There is a German club and an Anglo-American club in the same neighbourhood, to which the English-speaking portion of the population belongs, and a British Sailors’ Institute on the lines of a Y. M. C. A. for the benefit of the crews of the many British steamers which come regularly to Odessa.

In another part of the city the imperial library occupies an imposing building of classic design with several hundred thousand books. The university, which ranks third among educational institutions in Russia, occupies several buildings and has between four thousand and five thousand students. The schools of art, engineering, chemistry, and medicine are celebrated, and the students of medicine have access to several enormous hospitals and charitable institutions for the infirm and defective. I am told that medical science has attained much higher proficiency in the southern provinces than in northern Russia.

There are several military schools, which are needed more than anything else, and are well patronized, for the army is the principal thing here, and when a young man is deciding upon a career he always tries that first. The army grows bigger, the taxes grow higher, the people grow poorer, and labour becomes scarcer in Russia every year. Military rank seems to be essential to happiness and social prestige. Nearly every man you meet on the street or in the hotels and cafés wears a uniform and everybody has a military rank. The school teacher, the apothecary, the lawyer, and doctor, and architect, the clerks in the custom-house, the post-office and city hall—even the convicts in the prisons—wear uniforms, and the registrars of the schools of the university are dressed like major-generals.

There is a boom town in southern Russia with a short history like that of some of our Western cities—yesterday a village, to-day a flourishing centre of commerce and trade, to-morrow the metropolis of the Black Sea. The boomers call it “The Winnipeg of Europe,” but it was named Nicolaieff, in honour of Nicholas, the iron czar, and it is situated at the mouth of the river Bug, at the head of an estuary of the Black Sea, sixty miles north of Odessa and six hours’ sail from that port by the ordinary steamers.

Until 1884 Nicolaieff was a sleepy and insignificant village included in the area which Catherine II wrested from the Great Turk in the war of 1778. During the Crimean War it gained some historical prestige by being a temporary naval station after Sevastopol was corked up. During the latest war between Russia and Turkey in 1877–78 it was used as a rendezvous camp, but there was no business there until 1884, when a railway from Moscow, St. Petersburg, and other cities in the northern part of the empire was extended down to touch the Black Sea, and Nicolaieff became an outlet for the grain of southern Russia and an entrepôt of much imported merchandise.

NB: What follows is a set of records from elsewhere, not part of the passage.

[src/shared/tcsc_pkg.sv]
// Constants and types for the timer channel status/control block
package tcsc_pkg;

  // ==========================================
  // Register offsets (word index on the plain port)
  localparam logic [1:0] OFS_STATUS_CONTROL = 2'h0;
  localparam logic [1:0] OFS_IRQ_STATUS     = 2'h1;
  localparam logic [1:0] OFS_IRQ_MASK       = 2'h2;

  // ==========================================
  // Field positions in the status/control byte
  localparam int BIT_EVENT_FLAG  = 7;
  localparam int BIT_IRQ_ENABLE  = 6;
  localparam int BIT_MODE_HIGH   = 5;
  localparam int BIT_MODE_LOW    = 4;
  localparam int BIT_ELS_HIGH    = 3;
  localparam int BIT_ELS_LOW     = 2;

  // Sticky interrupt status bits
  localparam int BIT_ST_CAPTURE  = 0;
  localparam int BIT_ST_MATCH    = 1;
  localparam int IRQ_BITS        = 2;

  // ==========================================
  // Reset values
  localparam logic [7:0] RST_STATUS_CONTROL = 8'h00;
  localparam logic [1:0] RST_IRQ            = 2'h0;

  // ==========================================
  // Edge/level select codes
  localparam logic [1:0] ELS_RELEASE = 2'h0;
  localparam logic [1:0] ELS_RISE    = 2'h1;
  localparam logic [1:0] ELS_FALL    = 2'h2;
  localparam logic [1:0] ELS_BOTH    = 2'h3;

  // ==========================================
  // Channel operating modes
  typedef enum logic [1:0] {
    MODE_CAPTURE    = 2'b00,
    MODE_COMPARE    = 2'b01,
    MODE_EDGE_PWM   = 2'b10,
    MODE_CENTER_PWM = 2'b11
  } chan_mode_t;

endpackage

[src/hdl/pin_action.sv]
// Channel pin output level for compare and PWM modes
`timescale 1ns/10ps

module pin_action
  import tcsc_pkg::*;
(
  // Clock and reset
  input  wire logic                i_clk,
  input  wire logic                i_sys_rst,
  // Configuration
  input  wire tcsc_pkg::chan_mode_t i_mode,
  input  wire logic [1:0]          i_els,
  // Counter events
  input  wire logic                i_match,
  input  wire logic                i_count_down,
  input  wire logic                i_period_start,
  // Pin level
  output logic                     o_level
);

  logic level_r;
  logic level_nxt;
  logic low_true;

  assign low_true = i_els[0];
  assign o_level  = level_r;

  // ==========================================
  // Next level
  always_comb
  begin
    level_nxt = level_r;
    unique case (i_mode)
      MODE_CAPTURE:
      begin
        level_nxt = level_r;
      end
      MODE_COMPARE:
      begin
        if (i_match)
        begin
          unique case (i_els)
            ELS_RELEASE: level_nxt = level_r;
            ELS_RISE:    level_nxt = ~level_r;
            ELS_FALL:    level_nxt = 1'b0;
            ELS_BOTH:    level_nxt = 1'b1;
          endcase
        end
      end
      MODE_EDGE_PWM:
      begin
        if (i_match)
          level_nxt = low_true;
        else if (i_period_start)
          level_nxt = ~low_true;
      end
      MODE_CENTER_PWM:
      begin
        if (i_match && !i_count_down)
          level_nxt = low_true;
        else if (i_match && i_count_down)
          level_nxt = ~low_true;
      end
    endcase
  end

  always_ff @(posedge i_clk)
  begin
    if (i_sys_rst)
      level_r <= 1'b0;
    else
      level_r <= level_nxt;
  end

endmodule

[src/hdl/timer_channel_status_control.sv]
// Status and control logic for one timer channel
`timescale 1ns/10ps

// Function
// - Capture mode: active pin edge sets flag
// - Compare or edge PWM: counter match sets flag
// - Center PWM: every match sets flag
// - Interrupt while flag and enable set
// - Clear flag by read then write zero
// - New event restarts the clear sequence
// - Writing one ignored; reset clears flag, enable
// - Interrupt enable is plain read/write bit
// - Mode high bit selects edge PWM
// - Mode low bit: capture or compare
// - Select 00 releases pin from timer
// - Capture edge: rising, falling or both
// - Compare action: none, toggle, low, high
// - Edge PWM: 10 high-true, X1 low-true
// - Center PWM polarity set at up-match
// - Center select forces center PWM channel
// - Status/control write resets coherency latch
module timer_channel_status_control
  import tcsc_pkg::*;
#(
  parameter int ADDR_W = 2,
  parameter int CNT_W  = 16
)
(
  // Clock and reset
  input  wire logic              i_clk,
  input  wire logic              i_sys_rst,
  // Register port
  input  wire logic [ADDR_W-1:0] i_addr,
  input  wire logic [7:0]        i_wdata,
  input  wire logic              i_wr,
  input  wire logic              i_rd,
  output logic [7:0]             o_rdata,
  // Timer module side
  input  wire logic              i_center_pwm_select,
  input  wire logic [CNT_W-1:0]  i_counter,
  input  wire logic [CNT_W-1:0]  i_value,
  input  wire logic              i_count_step,
  input  wire logic              i_count_down,
  input  wire logic              i_period_start,
  output logic                   o_capture,
  output logic                   o_latch_reset,
  output tcsc_pkg::chan_mode_t   o_mode,
  // Channel pin
  input  wire logic              i_pin,
  output logic                   o_pin,
  output logic                   o_pin_oe,
  output logic                   o_pin_release,
  // Interrupt
  output logic                   o_irq
);

  // ==========================================
  // Elaboration checks
  if (ADDR_W < 2)
  begin : g_bad_addr
    $error("ADDR_W must be at least 2");
  end
  if (CNT_W < 1)
  begin : g_bad_cnt
    $error("CNT_W must be at least 1");
  end
  if (IRQ_BITS > 8)
  begin : g_bad_irq
    $error("IRQ_BITS must fit in one byte");
  end

  // ==========================================
  // State
  logic                event_flag_r;
  logic                event_flag_nxt;
  logic                clear_armed_r;
  logic                clear_armed_nxt;
  logic                irq_enable_r;
  logic [1:0]          mode_sel_r;
  logic [1:0]          els_r;
  logic                pin_prev_r;
  logic [IRQ_BITS-1:0] irq_status_r;
  logic [IRQ_BITS-1:0] irq_status_nxt;
  logic [IRQ_BITS-1:0] irq_mask_r;
  logic [7:0]          rdata_r;
  logic                capture_r;
  logic                latch_reset_r;

  // ==========================================
  // Address decode
  wire logic sel_sc    = (i_addr == ADDR_W'(OFS_STATUS_CONTROL));
  wire logic sel_stat  = (i_addr == ADDR_W'(OFS_IRQ_STATUS));
  wire logic sel_mask  = (i_addr == ADDR_W'(OFS_IRQ_MASK));
  wire logic wr_sc     = i_wr & sel_sc;
  wire logic rd_sc     = i_rd & sel_sc;
  wire logic wr_stat   = i_wr & sel_stat;
  wire logic wr_mask   = i_wr & sel_mask;

  // ==========================================
  // Mode decode
  chan_mode_t mode;
  always_comb
  begin
    if (i_center_pwm_select)
      mode = MODE_CENTER_PWM;
    else if (mode_sel_r[1])
      mode = MODE_EDGE_PWM;
    else if (mode_sel_r[0])
      mode = MODE_COMPARE;
    else
      mode = MODE_CAPTURE;
  end
  assign o_mode = mode;

  // ==========================================
  // Event detection
  // pin released
  wire logic released   = (els_r == ELS_RELEASE);
  wire logic is_capture = (mode == MODE_CAPTURE);
  wire logic rise       = i_pin & ~pin_prev_r;
  wire logic fall       = ~i_pin & pin_prev_r;

  wire logic edge_hit   = (els_r[0] & rise) | (els_r[1] & fall);
  wire logic cap_event  = is_capture & ~released & edge_hit;

  wire logic cnt_equal  = (i_counter == i_value);
  wire logic match_ev   = ~is_capture & i_count_step & cnt_equal;
  wire logic chan_event = cap_event | match_ev;

  // ==========================================
  // Event flag clearing sequence
  wire logic wr_flag_zero = wr_sc & ~i_wdata[BIT_EVENT_FLAG];

  always_comb
  begin
    event_flag_nxt  = event_flag_r;
    clear_armed_nxt = clear_armed_r;
    if (rd_sc && event_flag_r)
      clear_armed_nxt = 1'b1;
    if (wr_flag_zero && clear_armed_r)
      event_flag_nxt = 1'b0;
    if (wr_sc)
      clear_armed_nxt = 1'b0;
    if (chan_event)
    begin
      event_flag_nxt  = 1'b1;
      clear_armed_nxt = 1'b0;
    end
  end

  // ==========================================
  // Sticky interrupt status
  wire logic [IRQ_BITS-1:0] irq_set = {match_ev, cap_event};
  wire logic [IRQ_BITS-1:0] irq_clr = wr_stat ? i_wdata[IRQ_BITS-1:0] : '0;

  // Set wins over a clearing write
  for (genvar b = 0; b < IRQ_BITS; b++)
  begin : g_irq_bit
    assign irq_status_nxt[b] = irq_set[b] | (irq_status_r[b] & ~irq_clr[b]);
  end

  // ==========================================
  // Read data mux
  wire logic [7:0] sc_value = {event_flag_r, irq_enable_r, mode_sel_r, els_r, 2'b00};
  wire logic [7:0] rd_mux   =
    sel_sc   ? sc_value :
    sel_stat ? {{(8-IRQ_BITS){1'b0}}, irq_status_r} :
    sel_mask ? {{(8-IRQ_BITS){1'b0}}, irq_mask_r} :
    8'h00;

  // ==========================================
  // Registers
  // flag and arming
  always_ff @(posedge i_clk)
  begin
    if (i_sys_rst)
    begin
      event_flag_r  <= RST_STATUS_CONTROL[BIT_EVENT_FLAG];
      clear_armed_r <= 1'b0;
    end
    else
    begin
      event_flag_r  <= event_flag_nxt;
      clear_armed_r <= clear_armed_nxt;
    end
  end

  always_ff @(posedge i_clk)
  begin
    if (i_sys_rst)
      irq_enable_r <= RST_STATUS_CONTROL[BIT_IRQ_ENABLE];
    else if (wr_sc)
      irq_enable_r <= i_wdata[BIT_IRQ_ENABLE];
  end

  always_ff @(posedge i_clk)
  begin
    if (i_sys_rst)
    begin
      mode_sel_r <= RST_STATUS_CONTROL[BIT_MODE_HIGH:BIT_MODE_LOW];
      els_r      <= RST_STATUS_CONTROL[BIT_ELS_HIGH:BIT_ELS_LOW];
    end
    else if (wr_sc)
    begin
      mode_sel_r <= i_wdata[BIT_MODE_HIGH:BIT_MODE_LOW];
      els_r      <= i_wdata[BIT_ELS_HIGH:BIT_ELS_LOW];
    end
  end

  // Sticky status
  always_ff @(posedge i_clk)
  begin
    if (i_sys_rst)
      irq_status_r <= RST_IRQ;
    else
      irq_status_r <= irq_status_nxt;
  end

  // Status mask
  always_ff @(posedge i_clk)
  begin
    if (i_sys_rst)
      irq_mask_r <= RST_IRQ;
    else if (wr_mask)
      irq_mask_r <= i_wdata[IRQ_BITS-1:0];
  end

  // Read data stands one cycle
  always_ff @(posedge i_clk)
  begin
    if (i_sys_rst)
      rdata_r <= 8'h00;
    else
      rdata_r <= i_rd ? rd_mux : 8'h00;
  end

  // Pin history for edge detection
  always_ff @(posedge i_clk)
  begin
    if (i_sys_rst)
      pin_prev_r <= 1'b0;
    else
      pin_prev_r <= i_pin;
  end

  // Capture strobe to value datapath
  always_ff @(posedge i_clk)
  begin
    if (i_sys_rst)
      capture_r <= 1'b0;
    else
      capture_r <= cap_event;
  end

  always_ff @(posedge i_clk)
  begin
    if (i_sys_rst)
      latch_reset_r <= 1'b0;
    else
      latch_reset_r <= wr_sc;
  end

  assign o_rdata       = rdata_r;
  assign o_capture     = capture_r;
  assign o_latch_reset = latch_reset_r;

  // ==========================================
  // Pin control
  logic level;

  pin_action u_pin_action
  (
    .i_clk          (i_clk),
    .i_sys_rst      (i_sys_rst),
    .i_mode         (mode),
    .i_els          (els_r),
    .i_match        (match_ev),
    .i_count_down   (i_count_down),
    .i_period_start (i_period_start),
    .o_level        (level)
  );

  assign o_pin_release = released;
  assign o_pin_oe      = ~released & ~is_capture;
  assign o_pin         = level;

  // ==========================================
  // Interrupt
  // flag and enable, or sticky status under mask
  assign o_irq = (event_flag_r & irq_enable_r) | (|(irq_status_r & irq_mask_r));

endmodule

[config.mk]
export PLATFORM = sky130hd
export DESIGN_NAME = timer_channel_status_control
export DESIGN_NICKNAME = d
export VERILOG_FILES = /design/src/shared/tcsc_pkg.sv /design/src/hdl/pin_action.sv /design/src/hdl/timer_channel_status_control.sv
export SDC_FILE = /design/constraint.sdc
export NUM_CORES = 1
export LEC_CHECK = 0
export BUFFER_PORTS_ARGS = -buffer_cell sky130_fd_sc_hd__buf_4
export CORE_UTILIZATION = 35
export DETAILED_ROUTE_END_ITERATION = 12
export PLACE_DENSITY = 0.68
export SLEW_MARGIN = 20
export SYNTH_ARGS = -nofsm -noshare
export SYNTH_HDL_FRONTEND = slang
export SYNTH_SLANG_ARGS = --single-unit
[constraint.sdc]
create_clock -name i_clk -period 2.3 [get_ports i_clk]
set_clock_uncertainty 0.1 [all_clocks]
set_input_delay 0.115 -clock i_clk [delete_from_list [all_inputs] [get_ports i_clk]]
set_output_delay 0.115 -clock i_clk [all_outputs]
set_load 0.005 [all_outputs]
==> summary.md, run 1 <==
| Metric | Value |
|---|---|
| Largest net degree at the start of global routing | `18` |
| Via density | `around 4.7` |
| Initial antenna violation count | `0` |
| CP Launch Type | `input pin` |
| Core area | `slightly above 3000 sq um` |
| Final hold vios | `0` |
| FF+latch count, synth | `23` |
| Kind of critical path | `in -> reg` |
| CTS Buffer Depth | `2` |
| Starting Density | `0.366` |
| Clk sinks | `23` |
| Die area | `between 3000 and 4000 sq um` |
| Power Density | `about 410 nW/um^2` |
| Global-route wire length before repair | `5310 um` |
| Synth area leader | `dfxtp_1` |
| GRT overflow | `0` |
| Worst path bufs/invs | `4` |
| Final Power | `about 800 uW` |
| CP Cell Sequence | `dlygate4sd3_1 -> buf_4 -> nor2b_2 -> nand3_1 -> dlygate4sd3_1 -> a21oi_1 -> dlygate4sd3_1` |
| R2r endpoint | `u_pin_action.o_level` |
| Worst VDD drop | `between 0.3 and 0.4 mV` |
| Setup TNS | `0 ns` |
| Post-Syn Instances | `between 100 and 150` |
| Die Ht | `between 50 and 60 um` |
| Syn Area/Cell | `about 8.5 sq um` |
| Worst path slowest cell | `dlygate4sd3_1` |
| Synthesis-to-layout area growth | `70.9%` |
| Final setup violating endpoints | `0` |
| Crit path max-delay family | `buffers and inverters` |
| Iter 0 DRT Violations | `26` |
| Clk slew on worst S/H paths | `approximately 0.13 ns` |
| # rows | `20` |
| Synth area leaders | `dfxtp_1, xor2_1, nand2_1, a21oi_1, nor4_2` |
| RSZ-0062 raised after global routing | `no` |
| Comb pwr share | `0.226` |
| TritonCTS buffer count | `3` |
| Gr usage total | `0.203` |
| CP dominant cell by count | `dlygate4sd3_1` |
| Worst endpoint required time | `between 2 and 2.5 ns` |
| Sw Share | `0.256` |
| Post-layout minimum cycle time | `approximately 2.2 ns` |
| Clock power share | `0.245` |
| Number of library cell types mapped by synthesis | `29` |
| Post-DP HPWL | `roughly 2400 um` |
| Worst-margin pin slew | `0.317 ns` |
| Critical path origin | `i_addr[1]` |
| Leak | `between 0.0008 and 0.0009 uW` |
| CP Max Fanout | `5` |
| CTS tree | `done` |
| Multi-input combinational cell area | `633 sq um` |
| H-tree depth | `1` |
| Final wirelength | `roughly 3200 um` |
| Wire length per cell | `12.2 um` |
| Number of routed nets with antenna violations | `0` |
| Top Ports | `67` |
| Die X-Extent | `58.5 um` |
| Outcome | `finished clean` |
| I/O Buffers | `66` |
| DR vias | `approximately 1300` |
| CP max stage delay | `0.56 ns` |
| Layout cells sized above 1 | `0.348` |
| CP arrival | `2.36 ns` |
| Max-cap violations | `0` |
| Fill cell count | `~280` |
| Worst Reg-to-Reg Cells | `6` |
| CTS root buf | `clkbuf_4` |
| Later-pin clock latency in the skew report | `approximately 0.32 ns` |
| Syn. warnings | `0` |
| Power Internal | `~580 uW` |
| Slack of the worst reg-to-reg path | `roughly 0.52 ns` |
| Post-synthesis sequential area ratio | `0.412` |
| Drt first pass iters | `4` |
| DRC violations left | `0` |
| Fin. max-slew vios | `0` |
| Vias in the first global route | `approximately 1300` |
| Worst setup EP type | `flop` |
| Tcrit/Tclk final | `0.947` |
| Syn Nets | `~180` |
| Antenna diode count | `0` |
| Placer Congestion | `0.855` |
| Net Switching | `around 200 uW` |
| HP Class | `in -> reg` |
| Post-synthesis cell area | `1120 sq um` |
| Worst R2R Start | `mode_sel_r[1]` |
| Critical Path Sink | `irq_mask_r[1]` |
| Worst path depth | `7` |
| Fmax | `~0.46 GHz` |
| FF+latch area | `roughly 460 sq um` |
| Nets@finish | `273` |
| Yosys top cell area share | `0.412` |
| Slew headroom | `0.783` |
| Sequential power share | `0.529` |
layer usage:
layer | vias up | part of all wire | global-route usage
met3 | 8 | 0.046 | 0.0505
met1 | 573 | 0.41 | 0.239
li1 | 634 | - | -
met2 | 37 | 0.52 | 0.360
met5 | - | 0 | 0
met4 | 0 | 0.022 | 0.0714
timing repair:
item                                   in CTS  in global routing
hold buffers                               22                  0
setup buffers                               0                  0
resized for setup                           0                  1
setup endpoints to repair                   0                  2
endpoints found under the hold margin      15                  0
layout by cell type, fill, tap and decap left out, types with 2 or more instances in the layout:
cell type	n
nor4_1	2
nor3_1	2
o21ai_0	2
nor2b_1	2
nor4_2	4
dlygate4sd3_1	22
a31oi_1	3
buf_4	66
nor2_1	10
and2_1	6
inv_1	4
xor2_1	15
dfxtp_1	23
a22oi_1	2
clkbuf_4	3
nand3_1	7
a21oi_1	10
nand2b_1	2
nand2_1	22
stage by stage:
stage | util | hold WS (ns) | setup WS (ns) | cells | instance area [sq um]
final | 0.625 | 0.0264 | 0.122 | 265 | 1910
after global routing | 0.625 | 0.0116 | 0.0146 | 265 | 1910
after CTS | 0.625 | 0.0160 | 0.0662 | 265 | 1910
after detailed placement | 0.543 | 0.226 | 0.497 | 239 | 1660
after global placement | 0.543 | 0.220 | 0.563 | 239 | 1660
after floorplan | - | 0.0920 | 0.660 | 132 | 1120
area by class of cell:
cell class	count	area share
clock inverter	1	0.00393
inverter	4	0.00786
multi-input combinational	102	0.332
clock buffer	3	0.0118
tap	44	0.0288
sequential	23	0.241
timing repair buffer	88	0.375
worst min path at each step:
| stage | slack (ns) | startpoint | cells past startpoint | to |
|---|---|---|---|---|
| final | 0.03 | i_wdata[7] | 3 | event_flag_r |
| after global routing | 0.01 | i_wdata[7] | 3 | event_flag_r |
| after CTS | 0.02 | i_wdata[7] | 3 | event_flag_r |
| after detailed placement | 0.23 | i_addr[1] | 2 | o_rdata[5] |
| after global placement | 0.22 | i_addr[1] | 2 | o_rdata[5] |
| after floorplan | 0.09 | i_addr[1] | 1 | o_rdata[5] |
kinds of logic after synthesis:
group                  Yosys count  share of synthesized area
AO/OA/AOI/OAI                   25                      0.150
XOR/XNOR                        16                      0.125
buffers and inverters            7                     0.0235
flip-flops                      23                      0.412
AND/OR/NAND/NOR                 61                      0.289
cell usage after synthesis:
cell / n
dfxtp_1: 23
nand2_1: 22
xor2_1: 15
a21oi_1: 10
nor2_1: 10
nand3_1: 7
and2_1: 6
inv_1: 4
nor4_2: 4
a31oi_1: 3
clkbuf_1: 3
nor2b_1: 3
a22oi_1: 2
nand2b_1: 2
nor3_1: 2
nor4_1: 2
o21ai_0: 2
a2111oi_0: 1
a211oi_2: 1
a21o_1: 1
a222oi_1: 1
nand3b_1: 1
nand4b_1: 1
nor3_2: 1
o211a_1: 1
o2bb2ai_1: 1
o31a_1: 1
o31ai_1: 1
xnor2_1: 1
tightest hold or removal path: stages:
cell and delay [ns]:
buf_4 0.08, o31ai_1 0.06, a31oi_1 0.16
power groups by stage:
stage	logic, uW	clock network, uW	registers, uW
after floorplan	58.5	0	418
after global placement	148	0	419
after detailed placement	151	0	420
after CTS	175	197	411
after global routing	190	214	412
final	176	190	411
registers in the layout, summed over array words and instances, names as in the netlist, 2 cells and up:
register,flops
o_rdata,8
els_r,2
irq_mask_r,2
irq_status_r,2
mode_sel_r,2
No activity file was read; power rests on OpenSTA's default activity.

The convenience of the situation, the superiority of its harbour over that of Odessa, and the favour of the imperial family and the clique of sycophants and speculators who hang around the grand dukes, gave it a preference among shippers, and, since 1898, it has been growing faster than Minneapolis or Seattle. It has jumped from 18,000 to 200,000 population in a decade. During the same time it has acquired the largest shipping business in grain, manganese ore, and coal in the Russian Empire and is booming along in an extraordinary manner. The population is increasing at the rate of ten thousand a year. The volume of business is gaining with even greater rapidity, the value of real estate has advanced 1,000 per cent. during the last eighteen years and the wealth of the community is increasing at a corresponding rate.

The successful prosperity of Nicolaieff, correctly or incorrectly, is attributed to the partiality of the grand dukes and the imperial court, through whose influence much has doubtless been done to encourage the new town, at the expense of Odessa. A deep harbour has been dredged, with a channel of thirty feet; the government has built elevators, and the department of communications has manipulated railway rates and traffic arrangements so as to divert the grain trade in that direction.

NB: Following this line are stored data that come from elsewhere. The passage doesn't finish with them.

File: src/hw/adccp_cfg.svh
// Timing counts and field widths for the converter control block.
// Assumes the includer runs on clk_sys at 125 MHz.
`ifndef ADCCP_CFG_SVH
`define ADCCP_CFG_SVH
`define ADCCP_CLK_MHZ      125
`define ADCCP_ACQ_NS       250
`define ADCCP_ACQ_CYC      ((`ADCCP_ACQ_NS * `ADCCP_CLK_MHZ + 999) / 1000)
`define ADCCP_CONV_NS      1000
`define ADCCP_CONV_CYC     ((`ADCCP_CONV_NS * `ADCCP_CLK_MHZ + 999) / 1000)
`define ADCCP_CNT_W        8
`define ADCCP_DATA_W       16
`define ADCCP_RESULT_RST   16'h0000
`endif

File: src/hw/adccp_pkg.sv
// Types shared by the converter control block.
// Assumes adccp_cfg.svh is on the include path.
`include "adccp_cfg.svh"
package adccp_pkg;
	typedef enum logic [1:0]
	{
		ST_ACQ  = 2'b00,
		ST_WAIT = 2'b01,
		ST_CONV = 2'b10,
		ST_DOWN = 2'b11
	} adccp_state_t;

	typedef struct packed
	{
		logic internalRefOn;
		logic refBufferOn;
	} adccp_ref_t;
endpackage

File: src/hw/adccp_sync2.sv
// Two flip-flop synchroniser for one asynchronous pin.
// Assumes a synchronous active-high reset and a shared clock enable.
`timescale 1ns/100ps
module adccp_sync2
#(
	parameter logic RST_VAL = 1'b0
)
(
	// Clock and control
	input  wire logic clk_sys,
	input  wire logic rst,
	input  wire logic clkEn,
	// Data
	input  wire logic pinIn,
	output logic      syncOut
);
	logic stage1;

	always_ff @(posedge clk_sys)
	begin
		if (rst)
		begin
			stage1  <= RST_VAL;
			syncOut <= RST_VAL;
		end
		else if (clkEn)
		begin
			stage1  <= pinIn;
			syncOut <= stage1;
		end
	end
endmodule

It is the unanimous opinion that Nicolaieff is favoured above all other cities by the imperial family and the members of the court, and that the benefits and advantages it enjoys have been entirely due to their influence for two reasons:

First, it is asserted that the grand dukes and their friends are heavily interested in real estate speculations at Nicolaieff and have made enormous sums of money by the advance in the prices of property, which is entirely probable.

Second, it is asserted that the grand dukes and their friends are not only willing but anxious to destroy Odessa because of their hatred of the Jews. Nearly all of the business at Nicolaieff is in the hands of Russians; at Odessa the Jews control everything, and will enjoy the benefit of whatever is done for the improvement and prosperity of this city.